### src/rtl/axis_compute_fifo_if.sv
`default_nettype none
// ============================================================================
// Module : axis_compute_fifo_if
// Brief  : One AXI-Stream channel (data, keep, last, valid/ready handshake).
// Rev    : 1.0  initial release
// ============================================================================
interface axis_compute_fifo_if #(
  parameter int TDATA_WIDTH = 64,
  parameter int TDATA_BYTES = 8
);
  logic [TDATA_WIDTH-1:0] tdata;
  logic [TDATA_BYTES-1:0] tkeep;
  logic                   tlast;
  logic                   tvalid;
  logic                   tready;

  modport master (output tdata, output tkeep, output tlast, output tvalid, input tready);
  modport slave  (input tdata, input tkeep, input tlast, input tvalid, output tready);
endinterface
`default_nettype wire

### src/rtl/axis_compute_fifo.sv
`default_nettype none
// ============================================================================
// Module : axis_compute_fifo
// Brief  : Byte-masked, mode-selected transform feeding a first-word-fall-through
//          FIFO, with a completed-output-packet counter.
// Rev    : 1.0  initial release
// ============================================================================
module axis_compute_fifo #(
  parameter int TDATA_WIDTH = 64,
  parameter int TDATA_BYTES = 8,
  parameter int DEPTH       = 16,
  parameter int LW          = $clog2(DEPTH) + 1
) (
  input  logic                s_axis_aclk,
  input  logic                s_axis_aresetn,
  output logic                m_axis_aclk,
  output logic                m_axis_aresetn,
  axis_compute_fifo_if.slave  s_axis,
  axis_compute_fifo_if.master m_axis,
  input  logic [1:0]          mode,
  output logic [LW-1:0]       fifo_level,
  output logic [15:0]         pkt_count,
  output logic [3:0]          leds_4bits_tri_o
);

  localparam int             HALF       = TDATA_WIDTH / 2;
  localparam int             PTR_W      = $clog2(DEPTH);
  localparam logic [LW-1:0]  FULL_LEVEL = LW'(DEPTH);

  localparam logic [1:0] MODE_PASS = 2'd0;
  localparam logic [1:0] MODE_ADD  = 2'd1;
  localparam logic [1:0] MODE_XOR  = 2'd2;

  logic [TDATA_WIDTH-1:0] kept;
  logic [TDATA_WIDTH-1:0] xformed;
  logic [TDATA_WIDTH:0]   mem [DEPTH];
  logic [PTR_W-1:0]       wr_ptr;
  logic [PTR_W-1:0]       rd_ptr;
  logic                   wr_en;
  logic                   rd_en;

  assign m_axis_aclk      = s_axis_aclk;
  assign m_axis_aresetn   = s_axis_aresetn;
  assign leds_4bits_tri_o = pkt_count[3:0];

  // tready looks only at the registered level, never at the downstream ready.
  assign s_axis.tready = s_axis_aresetn && (fifo_level != FULL_LEVEL);
  assign m_axis.tvalid = (fifo_level != '0);
  assign m_axis.tkeep  = '1;
  assign {m_axis.tlast, m_axis.tdata} = mem[rd_ptr];

  assign wr_en = s_axis.tvalid && s_axis.tready;
  assign rd_en = m_axis.tvalid && m_axis.tready;

  always_comb begin
    kept = '0;
    for (int i = 0; i < TDATA_BYTES; i++) begin
      if (s_axis.tkeep[i]) kept[8*i +: 8] = s_axis.tdata[8*i +: 8];
    end
  end

  always_comb begin
    xformed = '0;
    case (mode)
      MODE_PASS: xformed = kept;
      MODE_ADD:  xformed[HALF:0] = {1'b0, kept[TDATA_WIDTH-1:HALF]} + {1'b0, kept[HALF-1:0]};
      MODE_XOR:  xformed[HALF-1:0] = kept[TDATA_WIDTH-1:HALF] ^ kept[HALF-1:0];
      default: begin
        for (int i = 0; i < TDATA_BYTES; i++) begin
          xformed[8*i +: 8] = kept[8*(TDATA_BYTES-1-i) +: 8];
        end
      end
    endcase
  end

  // Storage carries no reset; the level counter alone decides what is valid.
  always_ff @(posedge s_axis_aclk) begin
    if (wr_en) mem[wr_ptr] <= {s_axis.tlast, xformed};
  end

  always_ff @(posedge s_axis_aclk or negedge s_axis_aresetn) begin
    if (!s_axis_aresetn) begin
      wr_ptr     <= '0;
      rd_ptr     <= '0;
      fifo_level <= '0;
      pkt_count  <= '0;
    end else begin
      if (wr_en) wr_ptr <= wr_ptr + PTR_W'(1);
      if (rd_en) rd_ptr <= rd_ptr + PTR_W'(1);
      case ({wr_en, rd_en})
        2'b10:   fifo_level <= fifo_level + LW'(1);
        2'b01:   fifo_level <= fifo_level - LW'(1);
        default: fifo_level <= fifo_level;
      endcase
      if (rd_en && m_axis.tlast) pkt_count <= pkt_count + 16'd1;
    end
  end

endmodule
`default_nettype wire
### src/flat_wrapper.sv
// flat-port wrapper written by rule: the top's interface ports become plain ports
module axis_compute_fifo_flat 
#(
  parameter int TDATA_WIDTH = 64,
  parameter int TDATA_BYTES = 8,
  parameter int DEPTH       = 16,
  parameter int LW          = $clog2(DEPTH) + 1
)
  (s_axis_aclk, s_axis_aresetn, m_axis_aclk, m_axis_aresetn, mode, fifo_level, pkt_count, leds_4bits_tri_o, s_axis_tdata, s_axis_tkeep, s_axis_tlast, s_axis_tvalid, s_axis_tready, m_axis_tdata, m_axis_tkeep, m_axis_tlast, m_axis_tvalid, m_axis_tready);
  axis_compute_fifo_if #(.TDATA_WIDTH(TDATA_WIDTH), .TDATA_BYTES(TDATA_BYTES)) s_axis_i ();
  axis_compute_fifo_if #(.TDATA_WIDTH(TDATA_WIDTH), .TDATA_BYTES(TDATA_BYTES)) m_axis_i ();
  input  logic s_axis_aclk;
  input  logic s_axis_aresetn;
  output logic m_axis_aclk;
  output logic m_axis_aresetn;
  input  logic [1:0] mode;
  output logic [LW-1:0] fifo_level;
  output logic [15:0] pkt_count;
  output logic [3:0] leds_4bits_tri_o;
  input wire logic [$bits(s_axis_i.tdata)-1:0] s_axis_tdata;
  input wire logic [$bits(s_axis_i.tkeep)-1:0] s_axis_tkeep;
  input wire logic [$bits(s_axis_i.tlast)-1:0] s_axis_tlast;
  input wire logic [$bits(s_axis_i.tvalid)-1:0] s_axis_tvalid;
  output wire logic [$bits(s_axis_i.tready)-1:0] s_axis_tready;
  output wire logic [$bits(m_axis_i.tdata)-1:0] m_axis_tdata;
  output wire logic [$bits(m_axis_i.tkeep)-1:0] m_axis_tkeep;
  output wire logic [$bits(m_axis_i.tlast)-1:0] m_axis_tlast;
  output wire logic [$bits(m_axis_i.tvalid)-1:0] m_axis_tvalid;
  input wire logic [$bits(m_axis_i.tready)-1:0] m_axis_tready;
  assign s_axis_i.tdata = s_axis_tdata;
  assign s_axis_i.tkeep = s_axis_tkeep;
  assign s_axis_i.tlast = s_axis_tlast;
  assign s_axis_i.tvalid = s_axis_tvalid;
  assign s_axis_tready = s_axis_i.tready;
  assign m_axis_tdata = m_axis_i.tdata;
  assign m_axis_tkeep = m_axis_i.tkeep;
  assign m_axis_tlast = m_axis_i.tlast;
  assign m_axis_tvalid = m_axis_i.tvalid;
  assign m_axis_i.tready = m_axis_tready;
  axis_compute_fifo #(.TDATA_WIDTH(TDATA_WIDTH), .TDATA_BYTES(TDATA_BYTES), .DEPTH(DEPTH), .LW(LW)) u_core (.s_axis_aclk(s_axis_aclk), .s_axis_aresetn(s_axis_aresetn), .m_axis_aclk(m_axis_aclk), .m_axis_aresetn(m_axis_aresetn), .s_axis(s_axis_i), .m_axis(m_axis_i), .mode(mode), .fifo_level(fifo_level), .pkt_count(pkt_count), .leds_4bits_tri_o(leds_4bits_tri_o));
endmodule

### What the exercise asks
The records above need to be retyped in full, exactly as they stand.

### Answer for the task
### src/rtl/axis_compute_fifo_if.sv
`default_nettype none
// ============================================================================
// Module : axis_compute_fifo_if
// Brief  : One AXI-Stream channel (data, keep, last, valid/ready handshake).
// Rev    : 1.0  initial release
// ============================================================================
interface axis_compute_fifo_if #(
  parameter int TDATA_WIDTH = 64,
  parameter int TDATA_BYTES = 8
);
  logic [TDATA_WIDTH-1:0] tdata;
  logic [TDATA_BYTES-1:0] tkeep;
  logic                   tlast;
  logic                   tvalid;
  logic                   tready;

  modport master (output tdata, output tkeep, output tlast, output tvalid, input tready);
  modport slave  (input tdata, input tkeep, input tlast, input tvalid, output tready);
endinterface
`default_nettype wire

### src/rtl/axis_compute_fifo.sv
`default_nettype none
// ============================================================================
// Module : axis_compute_fifo
// Brief  : Byte-masked, mode-selected transform feeding a first-word-fall-through
//          FIFO, with a completed-output-packet counter.
// Rev    : 1.0  initial release
// ============================================================================
module axis_compute_fifo #(
  parameter int TDATA_WIDTH = 64,
  parameter int TDATA_BYTES = 8,
  parameter int DEPTH       = 16,
  parameter int LW          = $clog2(DEPTH) + 1
) (
  input  logic                s_axis_aclk,
  input  logic                s_axis_aresetn,
  output logic                m_axis_aclk,
  output logic                m_axis_aresetn,
  axis_compute_fifo_if.slave  s_axis,
  axis_compute_fifo_if.master m_axis,
  input  logic [1:0]          mode,
  output logic [LW-1:0]       fifo_level,
  output logic [15:0]         pkt_count,
  output logic [3:0]          leds_4bits_tri_o
);

  localparam int             HALF       = TDATA_WIDTH / 2;
  localparam int             PTR_W      = $clog2(DEPTH);
  localparam logic [LW-1:0]  FULL_LEVEL = LW'(DEPTH);

  localparam logic [1:0] MODE_PASS = 2'd0;
  localparam logic [1:0] MODE_ADD  = 2'd1;
  localparam logic [1:0] MODE_XOR  = 2'd2;

  logic [TDATA_WIDTH-1:0] kept;
  logic [TDATA_WIDTH-1:0] xformed;
  logic [TDATA_WIDTH:0]   mem [DEPTH];
  logic [PTR_W-1:0]       wr_ptr;
  logic [PTR_W-1:0]       rd_ptr;
  logic                   wr_en;
  logic                   rd_en;

  assign m_axis_aclk      = s_axis_aclk;
  assign m_axis_aresetn   = s_axis_aresetn;
  assign leds_4bits_tri_o = pkt_count[3:0];

  // tready looks only at the registered level, never at the downstream ready.
  assign s_axis.tready = s_axis_aresetn && (fifo_level != FULL_LEVEL);
  assign m_axis.tvalid = (fifo_level != '0);
  assign m_axis.tkeep  = '1;
  assign {m_axis.tlast, m_axis.tdata} = mem[rd_ptr];

  assign wr_en = s_axis.tvalid && s_axis.tready;
  assign rd_en = m_axis.tvalid && m_axis.tready;

  always_comb begin
    kept = '0;
    for (int i = 0; i < TDATA_BYTES; i++) begin
      if (s_axis.tkeep[i]) kept[8*i +: 8] = s_axis.tdata[8*i +: 8];
    end
  end

  always_comb begin
    xformed = '0;
    case (mode)
      MODE_PASS: xformed = kept;
      MODE_ADD:  xformed[HALF:0] = {1'b0, kept[TDATA_WIDTH-1:HALF]} + {1'b0, kept[HALF-1:0]};
      MODE_XOR:  xformed[HALF-1:0] = kept[TDATA_WIDTH-1:HALF] ^ kept[HALF-1:0];
      default: begin
        for (int i = 0; i < TDATA_BYTES; i++) begin
          xformed[8*i +: 8] = kept[8*(TDATA_BYTES-1-i) +: 8];
        end
      end
    endcase
  end

  // Storage carries no reset; the level counter alone decides what is valid.
  always_ff @(posedge s_axis_aclk) begin
    if (wr_en) mem[wr_ptr] <= {s_axis.tlast, xformed};
  end

  always_ff @(posedge s_axis_aclk or negedge s_axis_aresetn) begin
    if (!s_axis_aresetn) begin
      wr_ptr     <= '0;
      rd_ptr     <= '0;
      fifo_level <= '0;
      pkt_count  <= '0;
    end else begin
      if (wr_en) wr_ptr <= wr_ptr + PTR_W'(1);
      if (rd_en) rd_ptr <= rd_ptr + PTR_W'(1);
      case ({wr_en, rd_en})
        2'b10:   fifo_level <= fifo_level + LW'(1);
        2'b01:   fifo_level <= fifo_level - LW'(1);
        default: fifo_level <= fifo_level;
      endcase
      if (rd_en && m_axis.tlast) pkt_count <= pkt_count + 16'd1;
    end
  end

endmodule
`default_nettype wire
### src/flat_wrapper.sv
// flat-port wrapper written by rule: the top's interface ports become plain ports
module axis_compute_fifo_flat 
#(
  parameter int TDATA_WIDTH = 64,
  parameter int TDATA_BYTES = 8,
  parameter int DEPTH       = 16,
  parameter int LW          = $clog2(DEPTH) + 1
)
  (s_axis_aclk, s_axis_aresetn, m_axis_aclk, m_axis_aresetn, mode, fifo_level, pkt_count, leds_4bits_tri_o, s_axis_tdata, s_axis_tkeep, s_axis_tlast, s_axis_tvalid, s_axis_tready, m_axis_tdata, m_axis_tkeep, m_axis_tlast, m_axis_tvalid, m_axis_tready);
  axis_compute_fifo_if #(.TDATA_WIDTH(TDATA_WIDTH), .TDATA_BYTES(TDATA_BYTES)) s_axis_i ();
  axis_compute_fifo_if #(.TDATA_WIDTH(TDATA_WIDTH), .TDATA_BYTES(TDATA_BYTES)) m_axis_i ();
  input  logic s_axis_aclk;
  input  logic s_axis_aresetn;
  output logic m_axis_aclk;
  output logic m_axis_aresetn;
  input  logic [1:0] mode;
  output logic [LW-1:0] fifo_level;
  output logic [15:0] pkt_count;
  output logic [3:0] leds_4bits_tri_o;
  input wire logic [$bits(s_axis_i.tdata)-1:0] s_axis_tdata;
  input wire logic [$bits(s_axis_i.tkeep)-1:0] s_axis_tkeep;
  input wire logic [$bits(s_axis_i.tlast)-1:0] s_axis_tlast;
  input wire logic [$bits(s_axis_i.tvalid)-1:0] s_axis_tvalid;
  output wire logic [$bits(s_axis_i.tready)-1:0] s_axis_tready;
  output wire logic [$bits(m_axis_i.tdata)-1:0] m_axis_tdata;
  output wire logic [$bits(m_axis_i.tkeep)-1:0] m_axis_tkeep;
  output wire logic [$bits(m_axis_i.tlast)-1:0] m_axis_tlast;
  output wire logic [$bits(m_axis_i.tvalid)-1:0] m_axis_tvalid;
  input wire logic [$bits(m_axis_i.tready)-1:0] m_axis_tready;
  assign s_axis_i.tdata = s_axis_tdata;
  assign s_axis_i.tkeep = s_axis_tkeep;
  assign s_axis_i.tlast = s_axis_tlast;
  assign s_axis_i.tvalid = s_axis_tvalid;
  assign s_axis_tready = s_axis_i.tready;
  assign m_axis_tdata = m_axis_i.tdata;
  assign m_axis_tkeep = m_axis_i.tkeep;
  assign m_axis_tlast = m_axis_i.tlast;
  assign m_axis_tvalid = m_axis_i.tvalid;
  assign m_axis_i.tready = m_axis_tready;
  axis_compute_fifo #(.TDATA_WIDTH(TDATA_WIDTH), .TDATA_BYTES(TDATA_BYTES), .DEPTH(DEPTH), .LW(LW)) u_core (.s_axis_aclk(s_axis_aclk), .s_axis_aresetn(s_axis_aresetn), .m_axis_aclk(m_axis_aclk), .m_axis_aresetn(m_axis_aresetn), .s_axis(s_axis_i), .m_axis(m_axis_i), .mode(mode), .fifo_level(fifo_level), .pkt_count(pkt_count), .leds_4bits_tri_o(leds_4bits_tri_o));
endmodule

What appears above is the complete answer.